Description of the task: Count only the lines of the records that hold "enum", then give the number without any other words.

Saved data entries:

- Opening Delimiter -

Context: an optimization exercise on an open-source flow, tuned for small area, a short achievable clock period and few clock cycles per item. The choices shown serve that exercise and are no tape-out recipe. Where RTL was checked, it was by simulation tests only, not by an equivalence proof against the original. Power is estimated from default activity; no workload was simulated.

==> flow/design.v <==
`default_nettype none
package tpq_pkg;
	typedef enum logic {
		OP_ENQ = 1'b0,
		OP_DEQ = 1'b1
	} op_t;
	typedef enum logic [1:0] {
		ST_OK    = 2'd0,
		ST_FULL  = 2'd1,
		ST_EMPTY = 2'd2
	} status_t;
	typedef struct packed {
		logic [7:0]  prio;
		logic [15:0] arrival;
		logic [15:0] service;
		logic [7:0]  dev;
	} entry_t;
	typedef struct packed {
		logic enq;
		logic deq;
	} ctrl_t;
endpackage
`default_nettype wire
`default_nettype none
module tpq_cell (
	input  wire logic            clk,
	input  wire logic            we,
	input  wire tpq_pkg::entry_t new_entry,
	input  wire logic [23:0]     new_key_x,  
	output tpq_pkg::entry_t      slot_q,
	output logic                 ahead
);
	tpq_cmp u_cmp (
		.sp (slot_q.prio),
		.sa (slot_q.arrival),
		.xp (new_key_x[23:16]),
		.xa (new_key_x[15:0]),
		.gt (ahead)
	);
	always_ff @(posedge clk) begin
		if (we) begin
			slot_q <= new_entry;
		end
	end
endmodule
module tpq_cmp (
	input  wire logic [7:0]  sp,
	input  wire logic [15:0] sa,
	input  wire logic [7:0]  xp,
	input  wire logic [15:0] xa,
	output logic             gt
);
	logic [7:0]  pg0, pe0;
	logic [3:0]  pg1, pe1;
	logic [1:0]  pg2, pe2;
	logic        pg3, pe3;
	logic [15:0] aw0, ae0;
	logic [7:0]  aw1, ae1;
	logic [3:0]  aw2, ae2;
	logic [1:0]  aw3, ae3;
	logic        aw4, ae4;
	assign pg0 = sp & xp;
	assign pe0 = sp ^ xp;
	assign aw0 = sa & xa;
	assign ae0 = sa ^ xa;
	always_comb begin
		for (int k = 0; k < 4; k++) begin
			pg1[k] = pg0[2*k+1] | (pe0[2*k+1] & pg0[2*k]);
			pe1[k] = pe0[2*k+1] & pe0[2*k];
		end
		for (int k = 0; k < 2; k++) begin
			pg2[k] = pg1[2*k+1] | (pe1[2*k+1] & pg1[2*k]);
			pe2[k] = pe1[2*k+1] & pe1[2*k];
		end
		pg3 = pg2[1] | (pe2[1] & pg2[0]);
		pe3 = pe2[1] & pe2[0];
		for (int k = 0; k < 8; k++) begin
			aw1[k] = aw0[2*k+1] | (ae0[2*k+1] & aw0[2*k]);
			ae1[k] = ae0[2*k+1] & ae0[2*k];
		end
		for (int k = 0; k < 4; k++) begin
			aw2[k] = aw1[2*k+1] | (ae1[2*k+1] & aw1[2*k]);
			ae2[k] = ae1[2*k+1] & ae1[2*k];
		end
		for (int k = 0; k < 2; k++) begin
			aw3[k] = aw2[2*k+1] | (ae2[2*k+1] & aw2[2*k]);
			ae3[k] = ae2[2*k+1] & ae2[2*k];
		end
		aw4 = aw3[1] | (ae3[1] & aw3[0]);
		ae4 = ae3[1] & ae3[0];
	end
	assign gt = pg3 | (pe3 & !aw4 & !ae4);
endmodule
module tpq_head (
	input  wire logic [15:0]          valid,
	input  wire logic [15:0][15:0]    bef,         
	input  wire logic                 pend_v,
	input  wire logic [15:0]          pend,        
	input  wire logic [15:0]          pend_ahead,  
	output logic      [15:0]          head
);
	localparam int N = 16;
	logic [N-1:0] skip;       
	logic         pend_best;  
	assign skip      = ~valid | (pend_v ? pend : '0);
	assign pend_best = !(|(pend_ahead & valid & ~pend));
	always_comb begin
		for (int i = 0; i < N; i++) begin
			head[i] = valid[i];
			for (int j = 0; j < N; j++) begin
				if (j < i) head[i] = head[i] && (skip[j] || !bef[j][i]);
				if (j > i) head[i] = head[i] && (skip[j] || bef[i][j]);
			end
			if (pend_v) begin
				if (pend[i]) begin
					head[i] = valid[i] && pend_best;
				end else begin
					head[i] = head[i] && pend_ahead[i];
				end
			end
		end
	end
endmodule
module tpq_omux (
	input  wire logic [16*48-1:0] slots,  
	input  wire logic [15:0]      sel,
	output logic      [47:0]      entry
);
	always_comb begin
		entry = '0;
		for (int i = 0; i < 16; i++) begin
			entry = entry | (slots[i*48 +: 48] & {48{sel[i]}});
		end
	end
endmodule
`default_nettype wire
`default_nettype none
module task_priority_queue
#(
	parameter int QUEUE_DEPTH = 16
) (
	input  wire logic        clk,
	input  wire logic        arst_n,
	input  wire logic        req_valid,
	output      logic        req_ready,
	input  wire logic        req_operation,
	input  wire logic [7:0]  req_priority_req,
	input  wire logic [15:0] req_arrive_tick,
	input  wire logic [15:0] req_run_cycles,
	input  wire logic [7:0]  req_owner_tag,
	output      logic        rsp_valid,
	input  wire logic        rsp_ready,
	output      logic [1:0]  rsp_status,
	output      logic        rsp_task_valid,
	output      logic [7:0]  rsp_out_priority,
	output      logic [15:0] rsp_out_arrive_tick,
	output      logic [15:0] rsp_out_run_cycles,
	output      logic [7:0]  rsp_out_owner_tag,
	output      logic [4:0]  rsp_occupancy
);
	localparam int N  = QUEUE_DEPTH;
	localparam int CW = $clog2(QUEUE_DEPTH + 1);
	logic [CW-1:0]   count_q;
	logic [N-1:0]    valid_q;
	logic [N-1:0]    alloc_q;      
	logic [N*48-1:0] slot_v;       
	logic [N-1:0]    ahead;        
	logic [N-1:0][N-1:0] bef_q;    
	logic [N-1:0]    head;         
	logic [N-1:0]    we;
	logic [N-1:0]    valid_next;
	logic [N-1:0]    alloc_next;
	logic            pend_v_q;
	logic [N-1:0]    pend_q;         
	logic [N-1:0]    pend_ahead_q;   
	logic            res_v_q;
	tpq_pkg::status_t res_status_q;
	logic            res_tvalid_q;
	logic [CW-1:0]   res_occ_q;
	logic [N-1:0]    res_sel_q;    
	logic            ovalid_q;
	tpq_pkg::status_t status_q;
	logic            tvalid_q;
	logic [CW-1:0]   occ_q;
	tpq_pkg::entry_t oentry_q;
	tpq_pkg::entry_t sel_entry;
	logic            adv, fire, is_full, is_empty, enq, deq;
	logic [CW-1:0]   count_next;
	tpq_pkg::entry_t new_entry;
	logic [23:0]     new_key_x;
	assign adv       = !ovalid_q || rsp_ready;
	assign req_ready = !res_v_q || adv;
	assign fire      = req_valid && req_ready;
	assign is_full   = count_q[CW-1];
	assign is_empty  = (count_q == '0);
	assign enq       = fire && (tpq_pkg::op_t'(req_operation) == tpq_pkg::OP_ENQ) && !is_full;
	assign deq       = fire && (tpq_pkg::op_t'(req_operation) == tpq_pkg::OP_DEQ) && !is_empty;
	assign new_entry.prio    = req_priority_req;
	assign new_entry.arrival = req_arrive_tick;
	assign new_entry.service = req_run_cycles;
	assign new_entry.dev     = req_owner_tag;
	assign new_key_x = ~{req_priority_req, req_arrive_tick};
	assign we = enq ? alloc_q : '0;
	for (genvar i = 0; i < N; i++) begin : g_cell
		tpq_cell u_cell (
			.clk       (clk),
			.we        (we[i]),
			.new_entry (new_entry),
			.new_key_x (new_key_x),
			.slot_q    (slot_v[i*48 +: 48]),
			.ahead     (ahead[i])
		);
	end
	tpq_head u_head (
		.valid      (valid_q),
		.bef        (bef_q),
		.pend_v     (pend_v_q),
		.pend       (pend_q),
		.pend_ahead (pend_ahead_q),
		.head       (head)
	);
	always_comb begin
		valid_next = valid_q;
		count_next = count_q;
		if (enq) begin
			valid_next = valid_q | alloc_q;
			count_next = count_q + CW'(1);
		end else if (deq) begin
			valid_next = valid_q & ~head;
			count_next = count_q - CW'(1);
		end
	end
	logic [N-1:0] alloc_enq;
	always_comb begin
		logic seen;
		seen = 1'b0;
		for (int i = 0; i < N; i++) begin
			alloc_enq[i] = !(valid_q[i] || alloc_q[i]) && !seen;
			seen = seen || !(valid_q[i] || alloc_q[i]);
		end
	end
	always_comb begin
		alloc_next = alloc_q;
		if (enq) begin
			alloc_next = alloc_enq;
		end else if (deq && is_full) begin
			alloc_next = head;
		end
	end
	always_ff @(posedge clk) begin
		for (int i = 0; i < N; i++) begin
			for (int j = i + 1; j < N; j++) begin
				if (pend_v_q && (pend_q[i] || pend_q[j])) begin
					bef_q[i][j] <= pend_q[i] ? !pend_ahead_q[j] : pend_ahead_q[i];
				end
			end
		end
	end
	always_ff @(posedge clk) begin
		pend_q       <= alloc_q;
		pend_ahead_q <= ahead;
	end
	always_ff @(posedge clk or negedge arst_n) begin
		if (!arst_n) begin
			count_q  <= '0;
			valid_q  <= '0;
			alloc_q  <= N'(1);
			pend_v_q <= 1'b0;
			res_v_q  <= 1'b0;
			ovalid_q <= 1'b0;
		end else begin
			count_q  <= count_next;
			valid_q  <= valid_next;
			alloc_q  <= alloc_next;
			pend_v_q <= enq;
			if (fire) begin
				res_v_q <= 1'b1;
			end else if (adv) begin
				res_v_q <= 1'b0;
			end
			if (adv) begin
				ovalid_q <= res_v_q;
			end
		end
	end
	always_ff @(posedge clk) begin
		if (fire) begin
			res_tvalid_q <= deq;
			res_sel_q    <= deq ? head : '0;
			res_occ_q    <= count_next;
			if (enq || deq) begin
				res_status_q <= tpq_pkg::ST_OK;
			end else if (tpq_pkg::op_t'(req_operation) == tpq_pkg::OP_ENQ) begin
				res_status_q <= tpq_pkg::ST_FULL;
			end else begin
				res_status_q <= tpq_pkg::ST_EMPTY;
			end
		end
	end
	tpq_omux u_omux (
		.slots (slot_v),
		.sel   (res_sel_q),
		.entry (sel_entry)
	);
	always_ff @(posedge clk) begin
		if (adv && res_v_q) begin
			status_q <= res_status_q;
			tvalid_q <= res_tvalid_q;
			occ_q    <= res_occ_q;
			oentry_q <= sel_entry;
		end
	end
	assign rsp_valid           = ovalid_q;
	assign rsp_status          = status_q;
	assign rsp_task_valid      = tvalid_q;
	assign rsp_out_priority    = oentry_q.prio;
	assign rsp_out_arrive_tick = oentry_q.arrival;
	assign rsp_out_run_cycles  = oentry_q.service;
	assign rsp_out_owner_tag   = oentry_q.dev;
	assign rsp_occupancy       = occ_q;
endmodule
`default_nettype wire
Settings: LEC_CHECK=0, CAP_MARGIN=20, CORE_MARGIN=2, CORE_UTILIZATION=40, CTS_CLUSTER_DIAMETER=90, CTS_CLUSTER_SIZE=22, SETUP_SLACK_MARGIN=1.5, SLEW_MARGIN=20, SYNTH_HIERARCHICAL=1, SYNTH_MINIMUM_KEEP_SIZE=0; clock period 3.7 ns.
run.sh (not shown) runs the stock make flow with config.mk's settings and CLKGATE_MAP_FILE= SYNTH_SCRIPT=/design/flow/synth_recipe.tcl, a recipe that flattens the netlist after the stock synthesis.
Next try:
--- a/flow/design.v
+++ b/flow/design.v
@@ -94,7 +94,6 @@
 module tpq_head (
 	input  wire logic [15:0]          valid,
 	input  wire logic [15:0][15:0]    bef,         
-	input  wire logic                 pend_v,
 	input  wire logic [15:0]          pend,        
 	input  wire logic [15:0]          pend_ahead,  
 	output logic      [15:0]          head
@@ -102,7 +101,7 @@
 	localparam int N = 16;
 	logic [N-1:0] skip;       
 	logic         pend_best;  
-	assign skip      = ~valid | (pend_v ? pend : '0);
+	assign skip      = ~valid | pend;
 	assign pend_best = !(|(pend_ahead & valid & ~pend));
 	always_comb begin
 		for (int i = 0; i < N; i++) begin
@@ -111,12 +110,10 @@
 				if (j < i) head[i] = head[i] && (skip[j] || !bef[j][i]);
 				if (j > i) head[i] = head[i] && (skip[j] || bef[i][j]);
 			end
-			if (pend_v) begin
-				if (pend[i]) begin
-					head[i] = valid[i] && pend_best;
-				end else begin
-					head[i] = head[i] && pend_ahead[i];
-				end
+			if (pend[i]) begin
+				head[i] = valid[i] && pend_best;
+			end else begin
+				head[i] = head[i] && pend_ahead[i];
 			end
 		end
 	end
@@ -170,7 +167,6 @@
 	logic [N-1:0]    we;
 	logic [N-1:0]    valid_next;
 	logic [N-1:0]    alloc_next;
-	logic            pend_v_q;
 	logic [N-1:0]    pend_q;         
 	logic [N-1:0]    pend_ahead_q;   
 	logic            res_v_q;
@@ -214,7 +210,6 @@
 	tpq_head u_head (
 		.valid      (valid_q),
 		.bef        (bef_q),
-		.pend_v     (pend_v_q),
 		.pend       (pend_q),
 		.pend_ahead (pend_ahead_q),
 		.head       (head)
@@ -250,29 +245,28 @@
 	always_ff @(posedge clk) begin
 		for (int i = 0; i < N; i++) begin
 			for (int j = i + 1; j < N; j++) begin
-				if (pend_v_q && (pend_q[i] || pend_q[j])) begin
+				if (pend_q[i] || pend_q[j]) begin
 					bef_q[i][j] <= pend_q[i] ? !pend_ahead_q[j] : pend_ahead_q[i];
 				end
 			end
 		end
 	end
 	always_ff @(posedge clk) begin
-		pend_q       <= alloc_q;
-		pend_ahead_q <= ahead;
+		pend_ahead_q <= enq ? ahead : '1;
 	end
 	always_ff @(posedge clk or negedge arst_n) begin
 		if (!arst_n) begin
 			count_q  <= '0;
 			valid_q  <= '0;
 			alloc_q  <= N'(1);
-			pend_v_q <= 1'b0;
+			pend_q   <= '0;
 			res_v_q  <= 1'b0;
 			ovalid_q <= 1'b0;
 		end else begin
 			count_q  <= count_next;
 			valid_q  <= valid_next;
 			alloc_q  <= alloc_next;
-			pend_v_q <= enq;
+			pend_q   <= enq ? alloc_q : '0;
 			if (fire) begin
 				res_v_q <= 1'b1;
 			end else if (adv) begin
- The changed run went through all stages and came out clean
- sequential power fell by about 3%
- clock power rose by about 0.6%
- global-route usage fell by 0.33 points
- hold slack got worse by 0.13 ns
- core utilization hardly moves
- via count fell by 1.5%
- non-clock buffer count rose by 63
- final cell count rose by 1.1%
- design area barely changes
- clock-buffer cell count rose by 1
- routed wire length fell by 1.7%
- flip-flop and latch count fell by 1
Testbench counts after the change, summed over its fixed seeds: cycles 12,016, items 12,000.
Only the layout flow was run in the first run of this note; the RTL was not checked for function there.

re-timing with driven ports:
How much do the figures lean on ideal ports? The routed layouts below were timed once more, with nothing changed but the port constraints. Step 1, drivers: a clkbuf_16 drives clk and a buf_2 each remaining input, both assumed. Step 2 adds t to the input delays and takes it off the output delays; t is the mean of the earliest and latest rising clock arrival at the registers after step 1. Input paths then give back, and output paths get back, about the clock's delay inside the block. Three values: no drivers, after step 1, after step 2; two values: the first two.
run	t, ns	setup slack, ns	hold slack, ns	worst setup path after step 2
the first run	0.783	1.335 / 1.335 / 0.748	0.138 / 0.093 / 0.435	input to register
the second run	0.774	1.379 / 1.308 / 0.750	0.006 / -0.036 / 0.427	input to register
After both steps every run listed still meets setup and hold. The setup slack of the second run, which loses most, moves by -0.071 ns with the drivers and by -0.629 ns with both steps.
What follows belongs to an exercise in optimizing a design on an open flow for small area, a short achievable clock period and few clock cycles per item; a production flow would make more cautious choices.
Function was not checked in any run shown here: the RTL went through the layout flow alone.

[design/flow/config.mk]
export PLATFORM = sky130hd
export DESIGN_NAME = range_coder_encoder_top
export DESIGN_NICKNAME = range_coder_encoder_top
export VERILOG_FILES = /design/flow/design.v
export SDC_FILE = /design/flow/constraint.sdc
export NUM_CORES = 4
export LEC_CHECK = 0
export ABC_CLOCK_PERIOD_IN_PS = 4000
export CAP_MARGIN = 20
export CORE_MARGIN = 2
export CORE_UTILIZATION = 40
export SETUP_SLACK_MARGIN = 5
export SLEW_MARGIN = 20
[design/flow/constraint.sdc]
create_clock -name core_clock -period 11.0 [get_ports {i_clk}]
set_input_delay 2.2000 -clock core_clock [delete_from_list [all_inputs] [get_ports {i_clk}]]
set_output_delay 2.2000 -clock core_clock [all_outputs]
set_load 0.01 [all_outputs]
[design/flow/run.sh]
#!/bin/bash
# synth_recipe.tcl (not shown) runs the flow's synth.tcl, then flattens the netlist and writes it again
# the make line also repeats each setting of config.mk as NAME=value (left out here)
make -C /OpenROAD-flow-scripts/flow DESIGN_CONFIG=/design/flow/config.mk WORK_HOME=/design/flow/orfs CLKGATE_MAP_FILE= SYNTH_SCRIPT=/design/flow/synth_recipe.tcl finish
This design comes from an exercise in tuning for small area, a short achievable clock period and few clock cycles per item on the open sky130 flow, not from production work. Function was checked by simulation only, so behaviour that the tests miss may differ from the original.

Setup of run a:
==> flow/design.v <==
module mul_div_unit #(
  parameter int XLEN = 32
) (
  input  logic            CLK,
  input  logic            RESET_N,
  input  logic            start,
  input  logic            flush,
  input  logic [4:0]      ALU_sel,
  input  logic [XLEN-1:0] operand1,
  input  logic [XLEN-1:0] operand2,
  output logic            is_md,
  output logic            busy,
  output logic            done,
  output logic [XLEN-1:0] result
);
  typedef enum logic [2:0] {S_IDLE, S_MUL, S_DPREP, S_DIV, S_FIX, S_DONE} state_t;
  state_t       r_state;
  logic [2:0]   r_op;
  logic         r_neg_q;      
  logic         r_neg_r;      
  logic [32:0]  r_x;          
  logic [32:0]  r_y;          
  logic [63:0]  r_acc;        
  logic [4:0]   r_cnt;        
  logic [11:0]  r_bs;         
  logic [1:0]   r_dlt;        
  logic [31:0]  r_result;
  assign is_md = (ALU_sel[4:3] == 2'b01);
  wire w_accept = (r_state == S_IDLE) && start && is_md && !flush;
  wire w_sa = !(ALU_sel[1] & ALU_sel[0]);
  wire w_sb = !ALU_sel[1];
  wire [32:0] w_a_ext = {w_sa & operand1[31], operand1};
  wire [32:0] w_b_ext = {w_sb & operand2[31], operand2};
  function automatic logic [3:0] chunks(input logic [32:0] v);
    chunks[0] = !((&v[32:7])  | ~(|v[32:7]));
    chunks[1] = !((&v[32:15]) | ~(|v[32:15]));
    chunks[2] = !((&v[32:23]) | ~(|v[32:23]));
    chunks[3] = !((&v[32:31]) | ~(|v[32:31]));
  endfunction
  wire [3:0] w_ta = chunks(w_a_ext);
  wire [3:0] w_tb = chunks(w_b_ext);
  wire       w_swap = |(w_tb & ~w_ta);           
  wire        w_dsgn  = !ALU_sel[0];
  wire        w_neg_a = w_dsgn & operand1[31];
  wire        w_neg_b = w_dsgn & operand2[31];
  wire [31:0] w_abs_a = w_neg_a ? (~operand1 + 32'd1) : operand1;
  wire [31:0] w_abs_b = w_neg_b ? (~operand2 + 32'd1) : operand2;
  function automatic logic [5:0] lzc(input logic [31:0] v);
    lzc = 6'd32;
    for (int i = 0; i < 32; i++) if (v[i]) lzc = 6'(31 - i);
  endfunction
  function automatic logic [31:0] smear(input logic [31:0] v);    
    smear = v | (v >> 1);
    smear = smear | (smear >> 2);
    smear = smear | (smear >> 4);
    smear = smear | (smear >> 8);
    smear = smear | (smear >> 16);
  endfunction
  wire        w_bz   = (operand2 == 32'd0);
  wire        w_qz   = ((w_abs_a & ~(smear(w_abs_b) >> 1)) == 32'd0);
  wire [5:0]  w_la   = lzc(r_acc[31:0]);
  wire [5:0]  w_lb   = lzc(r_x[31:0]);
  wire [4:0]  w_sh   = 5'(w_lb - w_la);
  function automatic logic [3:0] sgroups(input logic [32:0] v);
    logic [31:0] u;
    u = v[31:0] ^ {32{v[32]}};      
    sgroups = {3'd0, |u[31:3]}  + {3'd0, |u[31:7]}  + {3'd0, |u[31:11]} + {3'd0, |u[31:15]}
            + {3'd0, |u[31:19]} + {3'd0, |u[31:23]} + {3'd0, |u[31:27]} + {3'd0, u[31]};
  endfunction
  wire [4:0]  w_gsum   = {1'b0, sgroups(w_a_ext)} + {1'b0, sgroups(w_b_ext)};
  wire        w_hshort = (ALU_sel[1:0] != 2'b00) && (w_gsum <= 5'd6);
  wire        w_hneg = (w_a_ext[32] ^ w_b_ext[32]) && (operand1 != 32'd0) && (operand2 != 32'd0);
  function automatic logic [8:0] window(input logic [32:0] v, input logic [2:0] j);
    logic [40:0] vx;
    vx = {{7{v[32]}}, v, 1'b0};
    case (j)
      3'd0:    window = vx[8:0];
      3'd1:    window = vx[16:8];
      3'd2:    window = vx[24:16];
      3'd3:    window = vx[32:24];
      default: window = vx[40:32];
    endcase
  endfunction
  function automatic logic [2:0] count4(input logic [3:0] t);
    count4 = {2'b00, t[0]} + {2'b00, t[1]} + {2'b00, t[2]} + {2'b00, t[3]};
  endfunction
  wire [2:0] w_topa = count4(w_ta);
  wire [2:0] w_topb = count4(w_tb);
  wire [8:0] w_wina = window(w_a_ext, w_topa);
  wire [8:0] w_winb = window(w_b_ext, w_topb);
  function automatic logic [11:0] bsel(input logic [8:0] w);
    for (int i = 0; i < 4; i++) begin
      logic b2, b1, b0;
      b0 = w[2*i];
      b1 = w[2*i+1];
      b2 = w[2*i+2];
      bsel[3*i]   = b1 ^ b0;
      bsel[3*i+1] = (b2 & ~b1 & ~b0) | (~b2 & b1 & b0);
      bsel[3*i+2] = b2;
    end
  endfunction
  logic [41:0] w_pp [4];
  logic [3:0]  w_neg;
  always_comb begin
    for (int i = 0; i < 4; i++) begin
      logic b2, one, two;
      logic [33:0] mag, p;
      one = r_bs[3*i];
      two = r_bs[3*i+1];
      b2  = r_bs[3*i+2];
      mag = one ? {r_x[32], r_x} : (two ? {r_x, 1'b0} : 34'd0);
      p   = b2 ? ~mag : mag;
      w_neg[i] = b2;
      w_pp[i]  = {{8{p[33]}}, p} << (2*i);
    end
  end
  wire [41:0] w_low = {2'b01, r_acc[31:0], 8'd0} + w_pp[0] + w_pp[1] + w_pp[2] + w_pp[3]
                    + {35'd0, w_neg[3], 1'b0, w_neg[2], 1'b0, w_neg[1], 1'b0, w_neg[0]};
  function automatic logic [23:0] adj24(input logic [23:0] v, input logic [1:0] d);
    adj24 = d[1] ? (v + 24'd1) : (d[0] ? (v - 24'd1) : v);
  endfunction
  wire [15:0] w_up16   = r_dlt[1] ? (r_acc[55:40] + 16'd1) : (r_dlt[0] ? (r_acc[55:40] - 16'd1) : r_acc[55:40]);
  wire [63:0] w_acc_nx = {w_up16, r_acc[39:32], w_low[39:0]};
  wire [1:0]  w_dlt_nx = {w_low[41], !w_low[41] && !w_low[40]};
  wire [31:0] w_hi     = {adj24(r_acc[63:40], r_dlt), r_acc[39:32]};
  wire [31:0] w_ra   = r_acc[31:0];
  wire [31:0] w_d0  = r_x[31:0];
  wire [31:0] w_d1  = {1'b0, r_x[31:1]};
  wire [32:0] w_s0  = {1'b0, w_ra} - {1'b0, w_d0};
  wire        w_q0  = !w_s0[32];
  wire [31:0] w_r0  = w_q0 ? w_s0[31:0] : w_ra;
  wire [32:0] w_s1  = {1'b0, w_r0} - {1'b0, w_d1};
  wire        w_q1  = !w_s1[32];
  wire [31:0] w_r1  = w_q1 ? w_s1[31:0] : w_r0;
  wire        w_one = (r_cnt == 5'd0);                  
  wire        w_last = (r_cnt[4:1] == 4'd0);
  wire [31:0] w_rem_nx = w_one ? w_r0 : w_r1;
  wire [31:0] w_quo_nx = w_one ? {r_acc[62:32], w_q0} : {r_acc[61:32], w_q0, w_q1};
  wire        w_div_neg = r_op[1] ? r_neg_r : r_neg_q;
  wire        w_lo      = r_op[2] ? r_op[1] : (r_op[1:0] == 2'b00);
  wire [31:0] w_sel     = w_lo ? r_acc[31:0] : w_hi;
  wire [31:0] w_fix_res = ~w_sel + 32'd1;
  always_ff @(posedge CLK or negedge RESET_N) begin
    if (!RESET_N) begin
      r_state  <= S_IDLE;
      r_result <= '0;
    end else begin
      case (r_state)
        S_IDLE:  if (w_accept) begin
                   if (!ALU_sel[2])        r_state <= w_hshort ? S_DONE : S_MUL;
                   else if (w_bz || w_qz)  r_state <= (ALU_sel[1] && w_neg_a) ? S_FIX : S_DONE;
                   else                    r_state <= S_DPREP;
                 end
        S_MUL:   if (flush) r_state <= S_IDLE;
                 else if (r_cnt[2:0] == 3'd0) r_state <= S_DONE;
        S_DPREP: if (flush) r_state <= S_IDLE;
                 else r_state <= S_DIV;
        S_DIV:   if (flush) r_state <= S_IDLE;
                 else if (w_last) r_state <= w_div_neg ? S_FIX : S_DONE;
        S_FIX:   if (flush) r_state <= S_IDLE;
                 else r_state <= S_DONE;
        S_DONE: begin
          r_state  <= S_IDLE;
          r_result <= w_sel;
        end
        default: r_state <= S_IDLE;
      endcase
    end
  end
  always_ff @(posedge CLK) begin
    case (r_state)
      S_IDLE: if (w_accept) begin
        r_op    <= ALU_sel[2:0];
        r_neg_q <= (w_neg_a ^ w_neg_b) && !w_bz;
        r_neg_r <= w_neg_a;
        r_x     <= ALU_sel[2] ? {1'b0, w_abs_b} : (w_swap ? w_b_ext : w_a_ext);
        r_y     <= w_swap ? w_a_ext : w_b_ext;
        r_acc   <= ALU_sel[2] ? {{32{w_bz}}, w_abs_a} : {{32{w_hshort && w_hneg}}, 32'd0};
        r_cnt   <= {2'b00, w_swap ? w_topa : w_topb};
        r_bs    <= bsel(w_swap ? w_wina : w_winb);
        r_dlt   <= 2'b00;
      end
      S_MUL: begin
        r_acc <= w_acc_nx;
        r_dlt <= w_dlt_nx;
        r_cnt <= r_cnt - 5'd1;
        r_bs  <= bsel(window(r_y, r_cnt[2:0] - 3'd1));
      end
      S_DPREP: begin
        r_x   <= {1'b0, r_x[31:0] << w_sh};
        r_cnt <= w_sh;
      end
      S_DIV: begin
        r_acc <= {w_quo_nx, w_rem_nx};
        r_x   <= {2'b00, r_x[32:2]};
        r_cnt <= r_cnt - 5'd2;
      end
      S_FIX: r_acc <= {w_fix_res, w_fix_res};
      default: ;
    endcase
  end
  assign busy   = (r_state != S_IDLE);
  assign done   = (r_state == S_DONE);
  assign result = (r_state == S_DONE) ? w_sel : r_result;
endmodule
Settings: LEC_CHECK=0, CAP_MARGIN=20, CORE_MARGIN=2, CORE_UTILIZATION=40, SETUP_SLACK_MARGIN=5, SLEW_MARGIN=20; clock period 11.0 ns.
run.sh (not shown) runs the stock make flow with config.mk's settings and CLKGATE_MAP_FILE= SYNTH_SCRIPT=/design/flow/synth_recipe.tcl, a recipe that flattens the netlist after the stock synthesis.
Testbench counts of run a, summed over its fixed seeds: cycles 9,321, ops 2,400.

- Closing Delimiter -

Output for this task: 3